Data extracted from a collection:

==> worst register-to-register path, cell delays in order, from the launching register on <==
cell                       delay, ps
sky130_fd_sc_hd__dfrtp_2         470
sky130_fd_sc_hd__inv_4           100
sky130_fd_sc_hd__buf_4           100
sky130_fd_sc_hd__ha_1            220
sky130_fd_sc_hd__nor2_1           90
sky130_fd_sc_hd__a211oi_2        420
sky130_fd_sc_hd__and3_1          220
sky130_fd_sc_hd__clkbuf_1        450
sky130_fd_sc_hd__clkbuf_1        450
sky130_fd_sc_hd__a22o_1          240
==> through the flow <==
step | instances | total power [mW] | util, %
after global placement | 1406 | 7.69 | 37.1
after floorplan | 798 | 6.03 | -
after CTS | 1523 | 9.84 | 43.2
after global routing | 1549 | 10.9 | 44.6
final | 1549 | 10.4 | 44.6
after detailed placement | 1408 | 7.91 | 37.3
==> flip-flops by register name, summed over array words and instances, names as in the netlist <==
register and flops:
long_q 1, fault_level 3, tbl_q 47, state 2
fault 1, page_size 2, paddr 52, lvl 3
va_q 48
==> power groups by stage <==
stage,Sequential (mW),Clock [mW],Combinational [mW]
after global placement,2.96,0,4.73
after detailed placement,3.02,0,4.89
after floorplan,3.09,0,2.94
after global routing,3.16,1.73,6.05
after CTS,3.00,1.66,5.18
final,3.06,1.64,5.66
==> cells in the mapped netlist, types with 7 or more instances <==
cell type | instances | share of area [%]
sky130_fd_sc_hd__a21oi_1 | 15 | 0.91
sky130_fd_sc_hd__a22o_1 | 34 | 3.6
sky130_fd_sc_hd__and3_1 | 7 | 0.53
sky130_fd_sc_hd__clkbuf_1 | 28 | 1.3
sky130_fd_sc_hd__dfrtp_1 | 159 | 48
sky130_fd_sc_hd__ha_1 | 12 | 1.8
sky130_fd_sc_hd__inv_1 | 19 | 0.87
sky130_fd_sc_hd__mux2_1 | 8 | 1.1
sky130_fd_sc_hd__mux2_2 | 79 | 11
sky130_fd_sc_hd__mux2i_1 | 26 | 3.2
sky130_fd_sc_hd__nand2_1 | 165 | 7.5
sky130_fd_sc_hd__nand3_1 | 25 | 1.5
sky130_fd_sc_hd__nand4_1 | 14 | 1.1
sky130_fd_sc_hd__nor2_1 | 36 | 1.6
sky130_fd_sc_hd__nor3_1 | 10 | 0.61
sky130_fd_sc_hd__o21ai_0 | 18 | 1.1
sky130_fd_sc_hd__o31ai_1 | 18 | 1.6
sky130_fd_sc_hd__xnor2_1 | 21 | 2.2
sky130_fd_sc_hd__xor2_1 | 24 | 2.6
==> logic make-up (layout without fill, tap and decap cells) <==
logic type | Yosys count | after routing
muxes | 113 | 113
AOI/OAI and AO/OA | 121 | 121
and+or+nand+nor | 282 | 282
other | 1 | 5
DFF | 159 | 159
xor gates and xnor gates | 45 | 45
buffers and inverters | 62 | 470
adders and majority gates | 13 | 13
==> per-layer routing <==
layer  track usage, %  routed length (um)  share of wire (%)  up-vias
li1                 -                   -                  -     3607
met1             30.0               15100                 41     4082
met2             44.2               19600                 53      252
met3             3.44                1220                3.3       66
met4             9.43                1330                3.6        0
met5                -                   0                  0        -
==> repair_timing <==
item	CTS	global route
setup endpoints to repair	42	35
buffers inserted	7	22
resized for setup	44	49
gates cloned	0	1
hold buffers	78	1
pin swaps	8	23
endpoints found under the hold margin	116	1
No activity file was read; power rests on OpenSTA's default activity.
<file path="config.mk">
export PLATFORM = sky130hd
export DESIGN_NAME = wdt_timer
export DESIGN_NICKNAME = d
export VERILOG_FILES = /design/src/rtl/wdt_pkg.sv /design/src/rtl/wdt_decode.sv /design/src/rtl/wdt_start_reg.sv /design/src/rtl/wdt_counter.sv /design/src/rtl/wdt_status.sv /design/src/rtl/wdt_timer.sv
export SDC_FILE = /design/constraint.sdc
export NUM_CORES = 1
export LEC_CHECK = 0
export ABC_AREA = 1
export ABC_CLOCK_PERIOD_IN_PS = 1300
export BUFFER_PORTS_ARGS = -buffer_cell sky130_fd_sc_hd__buf_2
export CORE_ASPECT_RATIO = 1.1
export CORE_MARGIN = 8
export CORE_UTILIZATION = 46
export DETAILED_ROUTE_END_ITERATION = 16
export GPL_TIMING_DRIVEN = 1
export PLACE_DENSITY_LB_ADDON = 0.1
export SLEW_MARGIN = 25
export SYNTH_ARGS = -nofsm -noshare
export SYNTH_HDL_FRONTEND = slang
export SYNTH_HIERARCHICAL = 1
export SYNTH_SLANG_ARGS = --single-unit
</file>
<file path="constraint.sdc">
create_clock -name clk -period 1.3 [get_ports clk]
set_input_delay 0.13 -clock clk [delete_from_list [all_inputs] [get_ports clk]]
set_output_delay 0.13 -clock clk [all_outputs]
set_load 0.005 [all_outputs]
</file>
[src/rtl/stepDatapath.sv]
module stepDatapath
  import stepIterPkg::*;
#(
  parameter int MAX_VL = 64,
  localparam int STEP_W = $clog2(MAX_VL)
) (
  input  logic              clk,
  input  logic              rstN,
  input  stepCtrlT          ctrl,
  input  logic [STEP_W-1:0] loadStep,
  input  logic [1:0]        loadSub,
  input  logic [STEP_W-1:0] nextIdx,
  output logic [STEP_W-1:0] curStep,
  output logic [1:0]        curSub,
  output logic              loopEnd
);
  always_ff @(posedge clk) begin
    if (!rstN) begin
      curStep <= '0;
      curSub  <= '0;
      loopEnd <= 1'b0;
    end else begin
      loopEnd <= ctrl.endPulse;
      if (ctrl.load)          curStep <= loadStep;
      else if (ctrl.moveStep) curStep <= nextIdx;
      else if (ctrl.wrapStep) curStep <= '0;
      if (ctrl.load)        curSub <= loadSub;
      else if (ctrl.clrSub) curSub <= '0;
      else if (ctrl.incSub) curSub <= curSub + 2'd1;
    end
  end
endmodule

[src/rtl/stepIterator.sv]
module stepIterator
  import stepIterPkg::*;
#(
  parameter int MAX_VL = 64,
  localparam int STEP_W = $clog2(MAX_VL),
  localparam int VL_W = STEP_W + 1
) (
  input  logic              clk,
  input  logic              rstN,
  input  logic              advance,
  input  logic              loadEn,
  input  logic [STEP_W-1:0] loadStep,
  input  logic [1:0]        loadSub,
  input  logic [VL_W-1:0]   vl,
  input  logic [1:0]        subvl,
  input  logic              swapOrder,
  input  logic              skipEn,
  input  logic [MAX_VL-1:0] predMask,
  output logic [STEP_W-1:0] curStep,
  output logic [1:0]        curSub,
  output logic              loopEnd
);
  stepCtrlT ctrl;
  logic found;
  logic [STEP_W-1:0] nextIdx;

  stepSearch #(.MAX_VL(MAX_VL)) uSearch (
    .curStep(curStep), .vl(vl), .skipEn(skipEn), .predMask(predMask),
    .found(found), .nextIdx(nextIdx)
  );

  stepCtrl uCtrl (
    .advance(advance), .loadEn(loadEn), .swapOrder(swapOrder),
    .curSub(curSub), .subvl(subvl), .found(found), .ctrl(ctrl)
  );

  stepDatapath #(.MAX_VL(MAX_VL)) uData (
    .clk(clk), .rstN(rstN), .ctrl(ctrl), .loadStep(loadStep),
    .loadSub(loadSub), .nextIdx(nextIdx), .curStep(curStep),
    .curSub(curSub), .loopEnd(loopEnd)
  );
endmodule

[config.mk]
export PLATFORM = sky130hd
export DESIGN_NAME = stepIterator
export DESIGN_NICKNAME = d
export VERILOG_FILES = /design/src/rtl/stepIterPkg.sv /design/src/rtl/stepSearch.sv /design/src/rtl/stepCtrl.sv /design/src/rtl/stepDatapath.sv /design/src/rtl/stepIterator.sv
export SDC_FILE = /design/constraint.sdc
export NUM_CORES = 1
export LEC_CHECK = 0
export BUFFER_PORTS_ARGS = -buffer_cell sky130_fd_sc_hd__clkbuf_2
export CAP_MARGIN = 20
export CORE_MARGIN = 5
export CORE_UTILIZATION = 35
export DETAILED_ROUTE_END_ITERATION = 6
export HOLD_SLACK_MARGIN = 0.08
export PLACE_DENSITY_LB_ADDON = 0.25
export SYNTH_ARGS = -nofsm -noshare
export SYNTH_HDL_FRONTEND = slang
export SYNTH_HIERARCHICAL = 1
export SYNTH_SLANG_ARGS = --single-unit
[constraint.sdc]
create_clock -name clk -period 3.8 [get_ports clk]
set_input_delay 0.38 -clock clk [delete_from_list [all_inputs] [get_ports clk]]
set_output_delay 0.38 -clock clk [all_outputs]
set_load 0.02 [all_outputs]
--- src/rtl/fsel_clk_div.sv ---
module fsel_clk_div
    import fsel_pkg::*;
#(
    parameter int HALF_BASE = 2
) (
    input  logic               clk,
    input  logic               rst_n,
    input  logic               run_i,
    input  logic [FS_W-1:0]    req_code_i,
    output logic [FS_W-1:0]    code_o,
    output logic [RATIO_W-1:0] ratio_o,
    output logic               cpu_o,
    output logic               pci_o
);

    localparam int CNT_W = $clog2(HALF_BASE + (1 << FS_W));

    typedef struct packed {
        logic               run;
        logic               cpu;
        logic               pci;
        logic [CNT_W-1:0]   cnt;
        logic [RATIO_W-1:0] idx;
        logic [FS_W-1:0]    code;
    } div_st_t;

    div_st_t dv_d, dv_q;
    logic [CNT_W-1:0]   half_cur;
    logic [RATIO_W-1:0] ratio_cur;

    always_comb begin
        half_cur  = CNT_W'(HALF_BASE) + CNT_W'(dv_q.code);
        ratio_cur = pci_ratio_of(dv_q.code);

        dv_d     = dv_q;
        dv_d.run = run_i;
        if (!run_i) begin
            dv_d.cpu  = 1'b0;
            dv_d.pci  = 1'b0;
            dv_d.cnt  = '0;
            dv_d.idx  = '0;
            dv_d.code = req_code_i;
        end else if (!dv_q.run) begin
            // first cycle of operation: open a fresh period on both clocks
            dv_d.cpu  = 1'b1;
            dv_d.pci  = 1'b1;
            dv_d.cnt  = '0;
            dv_d.idx  = '0;
            dv_d.code = req_code_i;
        end else if (dv_q.cnt == half_cur - CNT_W'(1)) begin
            dv_d.cnt = '0;
            dv_d.cpu = ~dv_q.cpu;
            if (!dv_q.cpu) begin
                // CPU period ends here; PCI period may end too
                if (dv_q.idx == ratio_cur - 3'd1) begin
                    dv_d.idx  = '0;
                    dv_d.code = req_code_i;
                end else begin
                    dv_d.idx = dv_q.idx + 3'd1;
                end
                dv_d.pci = (dv_d.idx < pci_high_of(pci_ratio_of(dv_d.code)));
            end
        end else begin
            dv_d.cnt = dv_q.cnt + CNT_W'(1);
        end
    end

    always_ff @(posedge clk or negedge rst_n) begin
        if (!rst_n) dv_q <= '0;
        else        dv_q <= dv_d;
    end

    assign code_o  = dv_q.code;
    assign ratio_o = ratio_cur;
    assign cpu_o   = dv_q.cpu;
    assign pci_o   = dv_q.pci;

    AST_NO_OVERFLOW: assert property (@(posedge clk) disable iff (!rst_n)
        dv_q.run |-> (dv_q.cnt < half_cur));

    AST_IDX_RANGE: assert property (@(posedge clk) disable iff (!rst_n)
        dv_q.run |-> (dv_q.idx < ratio_cur));

    AST_PCI_WITH_CPU: assert property (@(posedge clk) disable iff (!rst_n)
        $rose(dv_q.pci) |-> $rose(dv_q.cpu));

    AST_CODE_AT_BOUNDARY: assert property (@(posedge clk) disable iff (!rst_n)
        (dv_q.run && $past(dv_q.run) && (dv_q.code != $past(dv_q.code)))
            |-> (dv_q.pci && !$past(dv_q.pci)));

endmodule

[EXERCISE DETAILS] If a line above holds the string "endpoints", return it as it stands.

[THE ANSWER]
setup endpoints to repair	42	35
endpoints found under the hold margin	116	1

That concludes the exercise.